As políticas educacionais com estratégias orientadas pelo mercado market-driven strategies eram um consenso nos EUA (o que significa dizer, entre os dois partidos que a dominam: Democrata e Republicano). O cerne deste gerencialismo educacional: competição e escolha. A diretriz estava consubstanciada em iniciativas bipartidárias como o protocolo No child left behind act (Nenhuma criança deixada para trás), durante a administração Bush; ou o atual Race to the top (Corrida ao topo), do governo Obama.

O estudo de Ravitch faz uma autocrítica, uma revisão e derruba o consenso estabelecido. Suas ferramentas: a análise de dados e o estudo de caso (principalmente sobre as escolas de Nova York).

Suas conclusões: os resultados de décadas de educação orientada pelos princípios de mercado são pífios ou contraproducentes, para não dizer perversos. Políticas descentralizadas ao extremo, do tipo façam o que acharem melhor, ou se virem, sem um mínimo de diretrizes gerais e de coordenação, levaram a processos educacionais que terminaram por se materializar em baixo desempenho, e não em sua elevação. E não se está falando sequer em qualidade.

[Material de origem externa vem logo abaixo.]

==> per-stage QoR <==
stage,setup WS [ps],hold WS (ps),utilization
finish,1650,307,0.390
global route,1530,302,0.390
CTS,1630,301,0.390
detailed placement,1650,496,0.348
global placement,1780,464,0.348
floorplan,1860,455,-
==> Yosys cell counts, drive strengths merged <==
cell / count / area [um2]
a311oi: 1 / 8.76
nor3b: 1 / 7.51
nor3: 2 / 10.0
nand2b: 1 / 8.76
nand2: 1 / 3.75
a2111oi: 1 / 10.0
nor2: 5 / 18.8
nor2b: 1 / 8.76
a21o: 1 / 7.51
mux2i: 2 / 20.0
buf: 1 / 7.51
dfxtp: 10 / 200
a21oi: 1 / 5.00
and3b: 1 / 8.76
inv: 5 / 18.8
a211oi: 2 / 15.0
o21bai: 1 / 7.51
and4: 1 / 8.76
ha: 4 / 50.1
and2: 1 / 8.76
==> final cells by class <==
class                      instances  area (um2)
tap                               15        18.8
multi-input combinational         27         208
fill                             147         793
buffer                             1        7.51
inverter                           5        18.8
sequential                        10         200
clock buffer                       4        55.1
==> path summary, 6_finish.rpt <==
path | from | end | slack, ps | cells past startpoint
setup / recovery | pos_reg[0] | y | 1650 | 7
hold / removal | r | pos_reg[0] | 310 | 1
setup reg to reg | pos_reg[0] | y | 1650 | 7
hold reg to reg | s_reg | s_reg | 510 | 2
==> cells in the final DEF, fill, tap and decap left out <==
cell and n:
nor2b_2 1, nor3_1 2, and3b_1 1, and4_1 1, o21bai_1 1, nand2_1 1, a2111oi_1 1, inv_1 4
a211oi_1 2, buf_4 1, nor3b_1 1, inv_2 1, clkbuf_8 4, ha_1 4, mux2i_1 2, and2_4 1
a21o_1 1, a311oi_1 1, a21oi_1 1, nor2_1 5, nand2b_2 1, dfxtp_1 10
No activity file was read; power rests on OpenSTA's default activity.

Os mecanismos de premiação de professores baseados no rendimento individual de seus alunos e, em sentido contrário, a punição (perda dos adicionais de salário), quando de sua queda, levaram obviamente (e como especialistas haviam há muito prenunciado) ao alastramento e sofisticação das formas de se burlar o sistema.

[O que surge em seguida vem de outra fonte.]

`config.mk`:
```
export PLATFORM = sky130hd
export DESIGN_NAME = pipelined_cla_adder
export DESIGN_NICKNAME = d
export VERILOG_FILES = /design/src/rtl/cla_pkg.sv /design/src/rtl/cla_block.sv /design/src/rtl/pipelined_cla_adder.sv
export SDC_FILE = /design/constraint.sdc
export NUM_CORES = 1
export LEC_CHECK = 0
export ABC_AREA = 1
export BUFFER_PORTS_ARGS = -buffer_cell sky130_fd_sc_hd__buf_2
export CORE_MARGIN = 10
export CORE_UTILIZATION = 49
export DETAILED_ROUTE_END_ITERATION = 16
export GPL_ROUTABILITY_DRIVEN = 0
export HOLD_SLACK_MARGIN = 0.08
export MAX_ROUTING_LAYER = met4
export PLACE_DENSITY_LB_ADDON = 0.3
export SYNTH_ARGS = -nofsm -noshare
export SYNTH_HDL_FRONTEND = slang
export SYNTH_SLANG_ARGS = --single-unit
```
`constraint.sdc`:
```
create_clock -name clk -period 6.2 [get_ports clk]
set_clock_uncertainty 0.1 [all_clocks]
set_input_delay 1.24 -clock clk [delete_from_list [all_inputs] [get_ports clk]]
set_output_delay 1.24 -clock clk [all_outputs]
set_load 0.05 [all_outputs]
```
`src/rtl/cla_pkg.sv`:
```
// Shared defaults, mode encodings and pipeline sizing for the pipelined CLA adder.
package cla_pkg;

    localparam int unsigned DEF_BLK           = 4;
    localparam int unsigned DEF_BLK_PER_STAGE = 1;

    localparam logic MODE_ADD = 1'b0;
    localparam logic MODE_SUB = 1'b1;

    function automatic int unsigned calc_nstage(int unsigned width, int unsigned blk,
                                                int unsigned bps);
        return width / (blk * bps);
    endfunction

endpackage

```
`src/rtl/cla_block.sv`:
```
// Combinational BLK-bit carry-lookahead block with group propagate/generate outputs.
module cla_block #(
    parameter int unsigned BLK = 4
) (
    input  logic [BLK-1:0] a,
    input  logic [BLK-1:0] b,
    input  logic           cin,
    output logic [BLK-1:0] s,
    output logic           cout,
    output logic           p,
    output logic           g
);

    logic [BLK-1:0] gen;
    logic [BLK-1:0] prop;
    logic [BLK-1:0] c;

    assign gen  = a & b;
    assign prop = a ^ b;

    // Each bit carry is a flat sum of products over the lower bits, not a ripple chain.
    always_comb begin : carry_la
        logic acc;
        logic run;
        acc = 1'b0;
        run = 1'b1;
        c   = '0;
        for (int i = 0; i < BLK; i++) begin
            acc = 1'b0;
            run = 1'b1;
            for (int j = i - 1; j >= 0; j--) begin
                acc = acc | (run & gen[j]);
                run = run & prop[j];
            end
            c[i] = acc | (run & cin);
        end
    end

    // Kept apart from carry_la so the group terms never depend on cin.
    always_comb begin : group_la
        logic run;
        g   = 1'b0;
        run = 1'b1;
        for (int j = BLK - 1; j >= 0; j--) begin
            g   = g | (run & gen[j]);
            run = run & prop[j];
        end
    end

    assign p    = &prop;
    assign cout = g | (p & cin);
    assign s    = prop ^ c;

endmodule

```
`src/rtl/pipelined_cla_adder.sv`:
```
// Pipelined carry-lookahead adder/subtractor: an input rank then one register rank per
// slice of BLK*BLK_PER_STAGE bits, all ranks stalling together under output backpressure.
module pipelined_cla_adder
    import cla_pkg::*;
#(
    parameter int unsigned WIDTH         = 16,
    parameter int unsigned BLK           = DEF_BLK,
    parameter int unsigned BLK_PER_STAGE = DEF_BLK_PER_STAGE
) (
    input  logic             clk,
    input  logic             rst,
    input  logic             in_valid,
    output logic             in_ready,
    input  logic [WIDTH-1:0] a,
    input  logic [WIDTH-1:0] b,
    input  logic             cin,
    input  logic             sub,
    output logic             out_valid,
    input  logic             out_ready,
    output logic [WIDTH-1:0] sum,
    output logic             cout,
    output logic             ovf
);

    localparam int unsigned S      = BLK * BLK_PER_STAGE;
    localparam int unsigned NSTAGE = calc_nstage(WIDTH, BLK, BLK_PER_STAGE);

    if (S == 0 || NSTAGE == 0 || (WIDTH % S) != 0) begin : g_bad_width
        $error("pipelined_cla_adder: WIDTH must be a nonzero multiple of BLK*BLK_PER_STAGE");
    end

    logic stall;
    assign stall    = out_valid && !out_ready;
    assign in_ready = !stall;

    // Input rank: operands already conditioned for add/sub.
    logic             in_v_q;
    logic             in_c_q;
    logic [WIDTH-1:0] in_a_q;
    logic [WIDTH-1:0] in_b_q;

    always_ff @(posedge clk or posedge rst) begin
        if (rst) begin
            in_v_q <= 1'b0;
            in_c_q <= 1'b0;
            in_a_q <= '0;
            in_b_q <= '0;
        end else if (!stall) begin
            in_v_q <= in_valid;
            if (in_valid) begin
                in_a_q <= a;
                in_b_q <= (sub == MODE_SUB) ? ~b : b;
                in_c_q <= (sub == MODE_ADD) ? cin : 1'b1;
            end
        end
    end

    for (genvar k = 0; k < NSTAGE; k++) begin : g_stage
        localparam int unsigned IW = WIDTH - k * S;
        localparam int unsigned LW = (k + 1) * S;

        logic [IW-1:0]            op_a;
        logic [IW-1:0]            op_b;
        logic                     op_v;
        logic                     op_c;
        logic [S-1:0]             slice_s;
        logic [LW-1:0]            low_nx;
        logic [BLK_PER_STAGE-1:0] blk_p;
        logic [BLK_PER_STAGE-1:0] blk_g;
        logic [BLK_PER_STAGE-1:0] blk_co;
        logic [BLK_PER_STAGE:0]   blk_c;
        logic                     unused_co;
        logic                     v_q;
        logic                     c_q;
        logic [LW-1:0]            s_q;

        if (k == 0) begin : g_src
            assign op_a   = in_a_q;
            assign op_b   = in_b_q;
            assign op_v   = in_v_q;
            assign op_c   = in_c_q;
            assign low_nx = slice_s;
        end else begin : g_src
            assign op_a   = g_stage[k-1].g_fwd.a_q;
            assign op_b   = g_stage[k-1].g_fwd.b_q;
            assign op_v   = g_stage[k-1].v_q;
            assign op_c   = g_stage[k-1].c_q;
            assign low_nx = {slice_s, g_stage[k-1].s_q};
        end

        for (genvar j = 0; j < BLK_PER_STAGE; j++) begin : g_blk
            cla_block #(
                .BLK(BLK)
            ) u_cla (
                .a   (op_a[j*BLK +: BLK]),
                .b   (op_b[j*BLK +: BLK]),
                .cin (blk_c[j]),
                .s   (slice_s[j*BLK +: BLK]),
                .cout(blk_co[j]),
                .p   (blk_p[j]),
                .g   (blk_g[j])
            );
        end

        // Block-to-block carries come from group G/P only.
        always_comb begin
            blk_c[0] = op_c;
            for (int j = 0; j < BLK_PER_STAGE; j++) begin
                blk_c[j+1] = blk_g[j] | (blk_p[j] & blk_c[j]);
            end
        end

        assign unused_co = ^blk_co;

        always_ff @(posedge clk or posedge rst) begin
            if (rst) begin
                v_q <= 1'b0;
                c_q <= 1'b0;
                s_q <= '0;
            end else if (!stall) begin
                v_q <= op_v;
                if (op_v) begin
                    c_q <= blk_c[BLK_PER_STAGE];
                    s_q <= low_nx;
                end
            end
        end

        if (k < NSTAGE - 1) begin : g_fwd
            logic [IW-S-1:0] a_q;
            logic [IW-S-1:0] b_q;

            always_ff @(posedge clk or posedge rst) begin
                if (rst) begin
                    a_q <= '0;
                    b_q <= '0;
                end else if (!stall && op_v) begin
                    a_q <= op_a[IW-1:S];
                    b_q <= op_b[IW-1:S];
                end
            end
        end else begin : g_last
            logic c_msb;
            logic o_q;

            // Carry into the MSB recovered from its sum bit.
            assign c_msb = op_a[S-1] ^ op_b[S-1] ^ slice_s[S-1];

            always_ff @(posedge clk or posedge rst) begin
                if (rst) begin
                    o_q <= 1'b0;
                end else if (!stall && op_v) begin
                    o_q <= c_msb ^ blk_c[BLK_PER_STAGE];
                end
            end
        end
    end

    assign out_valid = g_stage[NSTAGE-1].v_q;
    assign sum       = g_stage[NSTAGE-1].s_q;
    assign cout      = g_stage[NSTAGE-1].c_q;
    assign ovf       = g_stage[NSTAGE-1].g_last.o_q;

endmodule

```
$ cat src/rtl/rv_decode_pkg.sv
// rv_decode_pkg
//   Shared decode vocabulary: the opclass enumeration delivered to the
//   back end, RV32 major opcodes, SYSTEM funct3 codes, the funct12 codes that
//   identify the privileged SYSTEM instructions, and the immediate format tag
//   used internally by the decoder.
package rv_decode_pkg;

  typedef enum logic [3:0] {
    OC_LUI     = 4'd0,
    OC_AUIPC   = 4'd1,
    OC_JAL     = 4'd2,
    OC_JALR    = 4'd3,
    OC_BRANCH  = 4'd4,
    OC_LOAD    = 4'd5,
    OC_STORE   = 4'd6,
    OC_OPIMM   = 4'd7,
    OC_OP      = 4'd8,
    OC_FENCE   = 4'd9,
    OC_CSR     = 4'd10,
    OC_ECALL   = 4'd11,
    OC_EBREAK  = 4'd12,
    OC_MRET    = 4'd13,
    OC_WFI     = 4'd14,
    OC_ILLEGAL = 4'd15
  } opclass_e;

  localparam logic [6:0] OPC_LUI    = 7'b0110111;
  localparam logic [6:0] OPC_AUIPC  = 7'b0010111;
  localparam logic [6:0] OPC_JAL    = 7'b1101111;
  localparam logic [6:0] OPC_JALR   = 7'b1100111;
  localparam logic [6:0] OPC_BRANCH = 7'b1100011;
  localparam logic [6:0] OPC_LOAD   = 7'b0000011;
  localparam logic [6:0] OPC_STORE  = 7'b0100011;
  localparam logic [6:0] OPC_OPIMM  = 7'b0010011;
  localparam logic [6:0] OPC_OP     = 7'b0110011;
  localparam logic [6:0] OPC_FENCE  = 7'b0001111;
  localparam logic [6:0] OPC_SYSTEM = 7'b1110011;

  // SYSTEM funct3: 0 selects the privileged group, 4 is reserved.
  localparam logic [2:0] F3_PRIV   = 3'b000;
  localparam logic [2:0] F3_CSRRW  = 3'b001;
  localparam logic [2:0] F3_CSRRS  = 3'b010;
  localparam logic [2:0] F3_CSRRC  = 3'b011;
  localparam logic [2:0] F3_CSRRWI = 3'b101;
  localparam logic [2:0] F3_CSRRSI = 3'b110;
  localparam logic [2:0] F3_CSRRCI = 3'b111;

  localparam logic [11:0] F12_ECALL  = 12'h000;
  localparam logic [11:0] F12_EBREAK = 12'h001;
  localparam logic [11:0] F12_MRET   = 12'h302;
  localparam logic [11:0] F12_WFI    = 12'h105;

  // FMT_Z is the zero-extended 5-bit CSR uimm carried in the rs1 field.
  typedef enum logic [2:0] {
    FMT_NONE, FMT_I, FMT_S, FMT_B, FMT_U, FMT_J, FMT_Z
  } imm_fmt_e;

endpackage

Para além dos conteúdos, o mais importante aprendizado dos professores aos alunos terminava por ser o de como se faz para passar em testes.

Exceções, macetes, peguinhas eis a principal grade curricular de muitos sistemas educacionais, como o dos EUA.

Em grande medida, a defesa da educação orientada pelo mercado tinha como base, segundo Ravitch, pressupostos teóricos que pouco se aplicavam à prática e relacionavamse mais às predileções ideológicas de seus adeptos.

As recomendações da autora do estudo trazem, para a Educação, o que se tem visto ultimamente na Economia, desde a crise que afetou o mundo em 2008 e que tem tido réplicas para usar a terminologia dos terremotos em crises de menor intensidade até hoje.

Quais sejam: a constatação de que os mercados não se autorregulam eficientemente, a redescoberta de falhas ou brechas capazes de causar grandes fissuras, a elucidação das táticas de ganhos extraordinários pela sistemática trapaça sobre as frágeis regras de muitos sistemas e, também, a desmoralização do mito da superioridade absoluta da gestão empresarial sobre a gestão pública de perfil burocrático.

O receituário de Ravitch: mais centralização, mais super visão, mais estratégias top-down (de cima para baixo, ou seja, com diretrizes centrais claras) e menos relevância dos testes de desempenho individual dos alunos. Não que eles não sejam importantes, mas jamais deveriam ser o único termômetro da atividade educacional.

Estado e burocracia são um problema um espectro que vai dos liberais aos socialistas concorda com isso. A questão é que, em muitos dos casos, dos males, Estado e burocracia certamente, a depender de seu perfil podem estar entre os menores.

Ambos se mostram necessários a evitar estragos de proporções catastróficas.

Os EUA que o digam. E o Brasil que fique atento.

ANTONIO LASSANCE é pesquisador do Ipea e assessor da Presidência da República.